== Records excerpted from a collection ==
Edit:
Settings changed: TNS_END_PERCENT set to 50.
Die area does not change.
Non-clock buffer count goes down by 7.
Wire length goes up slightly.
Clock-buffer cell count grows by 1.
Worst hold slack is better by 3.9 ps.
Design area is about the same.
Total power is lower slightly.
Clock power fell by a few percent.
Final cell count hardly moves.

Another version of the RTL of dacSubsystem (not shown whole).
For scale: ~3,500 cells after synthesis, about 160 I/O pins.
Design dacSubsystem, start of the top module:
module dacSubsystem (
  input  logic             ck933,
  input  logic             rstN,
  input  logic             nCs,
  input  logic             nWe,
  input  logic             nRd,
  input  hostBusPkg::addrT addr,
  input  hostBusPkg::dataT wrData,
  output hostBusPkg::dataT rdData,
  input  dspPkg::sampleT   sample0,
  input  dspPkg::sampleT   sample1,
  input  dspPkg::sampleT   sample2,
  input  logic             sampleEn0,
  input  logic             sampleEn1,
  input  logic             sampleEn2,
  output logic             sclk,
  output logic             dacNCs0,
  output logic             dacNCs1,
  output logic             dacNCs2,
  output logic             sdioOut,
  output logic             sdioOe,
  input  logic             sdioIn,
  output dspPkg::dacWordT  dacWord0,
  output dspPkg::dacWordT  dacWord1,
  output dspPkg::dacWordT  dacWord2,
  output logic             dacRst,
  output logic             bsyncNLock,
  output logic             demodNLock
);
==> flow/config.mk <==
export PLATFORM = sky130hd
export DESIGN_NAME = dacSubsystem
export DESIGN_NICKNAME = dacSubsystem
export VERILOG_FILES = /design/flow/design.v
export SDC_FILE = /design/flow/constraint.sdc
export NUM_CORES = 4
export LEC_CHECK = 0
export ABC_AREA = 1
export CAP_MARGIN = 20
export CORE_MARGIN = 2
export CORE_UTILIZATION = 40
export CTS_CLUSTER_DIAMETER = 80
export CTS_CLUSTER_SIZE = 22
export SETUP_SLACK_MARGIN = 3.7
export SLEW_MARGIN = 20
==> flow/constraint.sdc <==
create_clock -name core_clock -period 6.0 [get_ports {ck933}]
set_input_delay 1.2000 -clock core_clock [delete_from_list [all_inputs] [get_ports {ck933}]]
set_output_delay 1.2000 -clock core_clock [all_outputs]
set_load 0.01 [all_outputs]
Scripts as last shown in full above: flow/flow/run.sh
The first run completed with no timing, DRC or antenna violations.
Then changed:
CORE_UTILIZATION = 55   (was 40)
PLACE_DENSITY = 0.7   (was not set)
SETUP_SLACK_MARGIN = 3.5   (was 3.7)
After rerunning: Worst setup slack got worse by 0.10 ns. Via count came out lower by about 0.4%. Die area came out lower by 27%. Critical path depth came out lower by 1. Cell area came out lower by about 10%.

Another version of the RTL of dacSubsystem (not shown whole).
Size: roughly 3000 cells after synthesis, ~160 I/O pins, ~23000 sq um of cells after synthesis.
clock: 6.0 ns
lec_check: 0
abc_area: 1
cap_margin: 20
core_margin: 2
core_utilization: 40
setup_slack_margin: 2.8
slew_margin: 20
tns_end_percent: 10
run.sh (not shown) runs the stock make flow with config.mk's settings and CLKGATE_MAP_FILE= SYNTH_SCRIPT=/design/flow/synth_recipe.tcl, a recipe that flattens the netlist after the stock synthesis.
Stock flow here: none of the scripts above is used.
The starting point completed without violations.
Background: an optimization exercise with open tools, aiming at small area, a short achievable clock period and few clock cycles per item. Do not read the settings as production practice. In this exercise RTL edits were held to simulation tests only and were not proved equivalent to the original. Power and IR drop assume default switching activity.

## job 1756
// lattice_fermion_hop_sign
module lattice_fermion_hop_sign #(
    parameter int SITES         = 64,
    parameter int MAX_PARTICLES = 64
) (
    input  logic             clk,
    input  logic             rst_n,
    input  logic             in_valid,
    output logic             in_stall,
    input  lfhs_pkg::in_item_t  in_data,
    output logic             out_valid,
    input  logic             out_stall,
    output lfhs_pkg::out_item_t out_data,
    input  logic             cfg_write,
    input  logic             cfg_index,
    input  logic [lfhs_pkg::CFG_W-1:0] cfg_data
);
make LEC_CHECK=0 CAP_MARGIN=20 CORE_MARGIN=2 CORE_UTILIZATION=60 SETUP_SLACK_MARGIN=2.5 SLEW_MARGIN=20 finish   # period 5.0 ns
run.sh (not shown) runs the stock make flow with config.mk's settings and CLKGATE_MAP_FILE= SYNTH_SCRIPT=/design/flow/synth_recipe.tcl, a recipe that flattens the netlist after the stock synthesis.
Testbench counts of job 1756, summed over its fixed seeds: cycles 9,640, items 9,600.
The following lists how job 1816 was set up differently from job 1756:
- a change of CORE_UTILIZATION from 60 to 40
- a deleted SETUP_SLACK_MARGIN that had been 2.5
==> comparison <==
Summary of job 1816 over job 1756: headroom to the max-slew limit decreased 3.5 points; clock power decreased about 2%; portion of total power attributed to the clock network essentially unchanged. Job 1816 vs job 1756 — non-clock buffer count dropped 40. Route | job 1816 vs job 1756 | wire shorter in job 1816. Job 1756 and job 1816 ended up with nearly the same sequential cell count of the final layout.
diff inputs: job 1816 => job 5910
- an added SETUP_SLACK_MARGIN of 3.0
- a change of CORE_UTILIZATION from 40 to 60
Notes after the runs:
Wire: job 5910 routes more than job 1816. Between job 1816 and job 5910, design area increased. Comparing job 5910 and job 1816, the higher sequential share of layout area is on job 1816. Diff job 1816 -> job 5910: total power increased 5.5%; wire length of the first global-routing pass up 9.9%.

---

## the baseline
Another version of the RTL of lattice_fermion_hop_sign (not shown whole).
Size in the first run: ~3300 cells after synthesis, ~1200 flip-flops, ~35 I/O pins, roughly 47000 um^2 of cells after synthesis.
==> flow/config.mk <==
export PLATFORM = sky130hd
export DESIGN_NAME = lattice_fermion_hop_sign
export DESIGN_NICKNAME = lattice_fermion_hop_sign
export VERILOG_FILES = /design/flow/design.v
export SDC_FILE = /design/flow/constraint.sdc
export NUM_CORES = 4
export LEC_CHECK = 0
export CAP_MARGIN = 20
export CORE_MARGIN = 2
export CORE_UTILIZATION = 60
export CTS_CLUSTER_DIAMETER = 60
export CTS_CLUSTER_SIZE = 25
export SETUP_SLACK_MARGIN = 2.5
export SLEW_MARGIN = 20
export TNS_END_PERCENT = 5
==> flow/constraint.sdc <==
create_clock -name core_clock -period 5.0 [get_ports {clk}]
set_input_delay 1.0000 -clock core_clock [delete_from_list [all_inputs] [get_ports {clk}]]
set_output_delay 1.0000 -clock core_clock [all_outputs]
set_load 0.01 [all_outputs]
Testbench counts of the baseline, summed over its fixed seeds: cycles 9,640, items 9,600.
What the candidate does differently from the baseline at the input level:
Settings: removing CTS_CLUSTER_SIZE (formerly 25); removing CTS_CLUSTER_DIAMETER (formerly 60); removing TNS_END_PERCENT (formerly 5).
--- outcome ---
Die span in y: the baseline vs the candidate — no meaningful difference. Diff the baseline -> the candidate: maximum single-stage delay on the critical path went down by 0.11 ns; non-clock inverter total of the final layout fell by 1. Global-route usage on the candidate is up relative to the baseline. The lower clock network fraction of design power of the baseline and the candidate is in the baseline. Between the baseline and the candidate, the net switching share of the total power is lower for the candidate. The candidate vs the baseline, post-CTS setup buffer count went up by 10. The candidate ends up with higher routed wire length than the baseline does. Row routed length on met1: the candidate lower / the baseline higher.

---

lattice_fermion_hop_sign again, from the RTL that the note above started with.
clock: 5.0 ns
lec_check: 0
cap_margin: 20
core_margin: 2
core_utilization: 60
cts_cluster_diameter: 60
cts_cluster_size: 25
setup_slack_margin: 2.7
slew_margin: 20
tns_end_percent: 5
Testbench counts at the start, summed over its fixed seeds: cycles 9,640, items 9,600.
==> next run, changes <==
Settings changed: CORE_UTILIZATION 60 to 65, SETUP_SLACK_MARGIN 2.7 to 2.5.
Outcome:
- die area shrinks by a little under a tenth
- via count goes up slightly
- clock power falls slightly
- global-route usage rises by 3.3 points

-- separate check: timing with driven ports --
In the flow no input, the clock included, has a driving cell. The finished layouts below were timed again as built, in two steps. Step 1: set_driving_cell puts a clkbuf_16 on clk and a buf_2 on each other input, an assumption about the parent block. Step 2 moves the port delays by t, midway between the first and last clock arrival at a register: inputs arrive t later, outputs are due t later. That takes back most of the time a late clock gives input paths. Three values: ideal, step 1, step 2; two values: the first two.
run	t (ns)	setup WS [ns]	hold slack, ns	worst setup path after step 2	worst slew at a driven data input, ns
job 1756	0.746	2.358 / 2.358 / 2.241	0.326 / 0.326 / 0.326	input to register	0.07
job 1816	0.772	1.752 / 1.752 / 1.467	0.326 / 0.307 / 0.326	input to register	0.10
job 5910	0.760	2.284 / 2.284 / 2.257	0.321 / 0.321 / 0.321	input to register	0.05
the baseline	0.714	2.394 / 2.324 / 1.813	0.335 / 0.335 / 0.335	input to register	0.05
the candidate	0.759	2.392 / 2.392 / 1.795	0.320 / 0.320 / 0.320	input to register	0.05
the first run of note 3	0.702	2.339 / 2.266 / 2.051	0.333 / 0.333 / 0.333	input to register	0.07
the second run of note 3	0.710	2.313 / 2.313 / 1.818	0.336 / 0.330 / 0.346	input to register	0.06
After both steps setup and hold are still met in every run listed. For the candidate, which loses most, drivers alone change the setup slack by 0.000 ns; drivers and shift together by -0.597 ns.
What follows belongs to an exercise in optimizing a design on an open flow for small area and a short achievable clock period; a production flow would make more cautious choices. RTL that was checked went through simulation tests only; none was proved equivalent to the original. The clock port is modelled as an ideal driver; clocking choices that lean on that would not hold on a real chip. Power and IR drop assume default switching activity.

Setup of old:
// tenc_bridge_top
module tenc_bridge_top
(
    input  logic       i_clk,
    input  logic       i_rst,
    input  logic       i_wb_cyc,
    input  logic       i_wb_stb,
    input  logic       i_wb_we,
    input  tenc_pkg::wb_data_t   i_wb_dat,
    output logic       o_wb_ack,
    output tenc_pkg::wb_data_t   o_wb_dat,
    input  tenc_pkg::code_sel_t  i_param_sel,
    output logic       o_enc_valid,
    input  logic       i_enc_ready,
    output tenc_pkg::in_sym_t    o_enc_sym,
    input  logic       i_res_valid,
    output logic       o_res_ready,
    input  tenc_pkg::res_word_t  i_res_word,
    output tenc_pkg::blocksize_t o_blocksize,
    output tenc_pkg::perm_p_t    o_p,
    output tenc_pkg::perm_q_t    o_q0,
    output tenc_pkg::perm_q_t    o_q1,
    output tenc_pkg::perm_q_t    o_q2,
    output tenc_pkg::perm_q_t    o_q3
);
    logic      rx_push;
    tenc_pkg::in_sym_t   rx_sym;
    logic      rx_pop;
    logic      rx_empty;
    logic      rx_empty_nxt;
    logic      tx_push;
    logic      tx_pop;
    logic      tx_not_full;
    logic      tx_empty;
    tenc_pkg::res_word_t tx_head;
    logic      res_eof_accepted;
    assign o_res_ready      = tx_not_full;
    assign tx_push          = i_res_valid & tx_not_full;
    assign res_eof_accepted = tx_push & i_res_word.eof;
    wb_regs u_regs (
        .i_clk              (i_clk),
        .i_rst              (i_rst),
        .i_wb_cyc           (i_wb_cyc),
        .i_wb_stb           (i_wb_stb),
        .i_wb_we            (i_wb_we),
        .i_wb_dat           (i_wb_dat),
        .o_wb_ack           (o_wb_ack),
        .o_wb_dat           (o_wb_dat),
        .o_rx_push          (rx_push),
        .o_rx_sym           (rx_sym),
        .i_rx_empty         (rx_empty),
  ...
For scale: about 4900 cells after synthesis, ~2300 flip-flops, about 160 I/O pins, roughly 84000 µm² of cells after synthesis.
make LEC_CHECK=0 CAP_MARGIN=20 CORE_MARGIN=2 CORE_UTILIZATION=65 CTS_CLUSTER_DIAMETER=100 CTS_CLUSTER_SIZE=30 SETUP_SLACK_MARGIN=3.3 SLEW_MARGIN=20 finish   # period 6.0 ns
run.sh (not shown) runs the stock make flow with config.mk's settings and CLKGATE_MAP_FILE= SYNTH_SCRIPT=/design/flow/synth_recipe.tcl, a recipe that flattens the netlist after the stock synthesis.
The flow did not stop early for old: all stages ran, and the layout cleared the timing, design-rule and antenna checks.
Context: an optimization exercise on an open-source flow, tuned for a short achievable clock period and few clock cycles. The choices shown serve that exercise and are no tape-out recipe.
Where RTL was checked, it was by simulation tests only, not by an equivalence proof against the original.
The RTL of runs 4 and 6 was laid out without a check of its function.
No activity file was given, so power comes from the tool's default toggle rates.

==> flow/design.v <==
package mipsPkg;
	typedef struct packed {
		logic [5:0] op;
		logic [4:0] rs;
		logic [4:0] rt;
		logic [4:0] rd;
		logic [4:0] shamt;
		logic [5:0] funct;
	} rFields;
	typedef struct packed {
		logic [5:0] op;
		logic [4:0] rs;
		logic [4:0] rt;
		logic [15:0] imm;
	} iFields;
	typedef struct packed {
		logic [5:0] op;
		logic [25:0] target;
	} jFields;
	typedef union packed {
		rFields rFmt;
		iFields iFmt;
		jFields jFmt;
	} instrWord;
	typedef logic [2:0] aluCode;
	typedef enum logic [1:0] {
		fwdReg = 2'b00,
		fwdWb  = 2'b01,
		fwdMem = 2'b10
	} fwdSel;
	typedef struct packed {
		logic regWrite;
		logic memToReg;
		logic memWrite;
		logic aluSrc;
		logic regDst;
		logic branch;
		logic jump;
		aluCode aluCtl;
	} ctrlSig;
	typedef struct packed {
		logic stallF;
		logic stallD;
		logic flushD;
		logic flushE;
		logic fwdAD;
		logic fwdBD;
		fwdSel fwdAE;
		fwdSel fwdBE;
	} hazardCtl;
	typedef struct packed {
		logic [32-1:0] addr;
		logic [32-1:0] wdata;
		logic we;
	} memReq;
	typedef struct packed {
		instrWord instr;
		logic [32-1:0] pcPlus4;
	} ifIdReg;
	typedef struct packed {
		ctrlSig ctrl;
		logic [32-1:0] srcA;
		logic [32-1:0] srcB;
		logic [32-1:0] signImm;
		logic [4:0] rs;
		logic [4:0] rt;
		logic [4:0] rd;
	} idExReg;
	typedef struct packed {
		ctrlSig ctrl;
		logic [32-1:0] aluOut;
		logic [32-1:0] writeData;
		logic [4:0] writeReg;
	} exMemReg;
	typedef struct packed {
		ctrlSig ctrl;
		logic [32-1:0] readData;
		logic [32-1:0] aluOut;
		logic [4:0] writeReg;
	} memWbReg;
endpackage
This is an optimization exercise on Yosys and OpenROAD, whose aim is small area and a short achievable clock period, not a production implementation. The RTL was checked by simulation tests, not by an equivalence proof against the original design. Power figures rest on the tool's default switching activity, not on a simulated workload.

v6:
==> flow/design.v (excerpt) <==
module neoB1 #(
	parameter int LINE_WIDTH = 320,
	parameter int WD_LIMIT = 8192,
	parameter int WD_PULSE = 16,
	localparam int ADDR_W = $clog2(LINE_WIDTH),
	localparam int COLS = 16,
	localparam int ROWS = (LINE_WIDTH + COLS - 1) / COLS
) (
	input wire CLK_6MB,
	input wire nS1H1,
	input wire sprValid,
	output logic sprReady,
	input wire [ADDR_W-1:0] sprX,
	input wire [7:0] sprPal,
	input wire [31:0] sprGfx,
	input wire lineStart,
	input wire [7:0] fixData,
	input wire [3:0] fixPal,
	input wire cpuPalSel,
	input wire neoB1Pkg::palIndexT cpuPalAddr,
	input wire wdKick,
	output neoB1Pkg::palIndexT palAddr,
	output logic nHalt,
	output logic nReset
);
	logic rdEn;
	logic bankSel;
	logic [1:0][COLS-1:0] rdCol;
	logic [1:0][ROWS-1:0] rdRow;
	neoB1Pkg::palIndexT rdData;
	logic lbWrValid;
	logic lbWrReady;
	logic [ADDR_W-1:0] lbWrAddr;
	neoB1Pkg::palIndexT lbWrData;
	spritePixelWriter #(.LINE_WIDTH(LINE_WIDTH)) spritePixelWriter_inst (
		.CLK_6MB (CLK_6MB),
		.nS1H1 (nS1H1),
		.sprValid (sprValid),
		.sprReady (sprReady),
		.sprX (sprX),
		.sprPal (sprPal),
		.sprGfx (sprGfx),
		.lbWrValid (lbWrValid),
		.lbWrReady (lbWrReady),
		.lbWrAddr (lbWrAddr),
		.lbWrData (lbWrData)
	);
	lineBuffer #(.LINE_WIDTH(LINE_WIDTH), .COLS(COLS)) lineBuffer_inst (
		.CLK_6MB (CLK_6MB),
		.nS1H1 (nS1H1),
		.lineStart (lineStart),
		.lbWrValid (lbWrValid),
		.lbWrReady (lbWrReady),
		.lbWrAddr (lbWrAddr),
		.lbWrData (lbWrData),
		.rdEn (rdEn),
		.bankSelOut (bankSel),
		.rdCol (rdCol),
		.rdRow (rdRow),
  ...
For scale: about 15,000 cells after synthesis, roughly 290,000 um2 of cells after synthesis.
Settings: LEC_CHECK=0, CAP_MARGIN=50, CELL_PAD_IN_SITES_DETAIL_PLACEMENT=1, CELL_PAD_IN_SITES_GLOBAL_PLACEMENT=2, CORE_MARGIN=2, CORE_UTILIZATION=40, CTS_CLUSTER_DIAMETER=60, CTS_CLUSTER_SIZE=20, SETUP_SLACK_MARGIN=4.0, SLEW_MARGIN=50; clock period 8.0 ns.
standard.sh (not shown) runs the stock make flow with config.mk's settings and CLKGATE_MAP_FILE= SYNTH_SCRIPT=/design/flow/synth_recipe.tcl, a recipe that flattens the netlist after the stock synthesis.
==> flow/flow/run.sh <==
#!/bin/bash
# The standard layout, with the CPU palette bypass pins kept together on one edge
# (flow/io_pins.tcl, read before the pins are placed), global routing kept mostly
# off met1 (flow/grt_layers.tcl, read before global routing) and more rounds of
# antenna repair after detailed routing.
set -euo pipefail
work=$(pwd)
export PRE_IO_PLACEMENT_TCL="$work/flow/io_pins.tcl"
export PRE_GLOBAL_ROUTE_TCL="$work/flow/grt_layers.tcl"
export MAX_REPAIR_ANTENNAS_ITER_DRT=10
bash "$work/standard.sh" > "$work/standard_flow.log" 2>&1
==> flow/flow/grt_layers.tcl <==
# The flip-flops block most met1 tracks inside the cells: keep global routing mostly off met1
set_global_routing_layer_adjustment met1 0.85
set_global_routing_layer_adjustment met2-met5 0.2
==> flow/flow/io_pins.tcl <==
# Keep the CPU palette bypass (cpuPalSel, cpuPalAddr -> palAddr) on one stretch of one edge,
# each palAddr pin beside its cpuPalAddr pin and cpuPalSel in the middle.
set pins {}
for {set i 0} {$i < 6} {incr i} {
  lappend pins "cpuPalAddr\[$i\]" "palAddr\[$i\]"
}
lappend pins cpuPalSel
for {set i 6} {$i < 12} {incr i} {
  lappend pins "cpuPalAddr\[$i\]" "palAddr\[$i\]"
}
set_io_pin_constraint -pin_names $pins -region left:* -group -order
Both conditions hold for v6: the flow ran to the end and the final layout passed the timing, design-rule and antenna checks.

== Work to be completed ==
Your output should consist solely of the lines from the beginning of the entries through the line containing "Final cell count hardly moves.", reproduced exactly.

== Answer section ==
Edit:
Settings changed: TNS_END_PERCENT set to 50.
Die area does not change.
Non-clock buffer count goes down by 7.
Wire length goes up slightly.
Clock-buffer cell count grows by 1.
Worst hold slack is better by 3.9 ps.
Design area is about the same.
Total power is lower slightly.
Clock power fell by a few percent.
Final cell count hardly moves.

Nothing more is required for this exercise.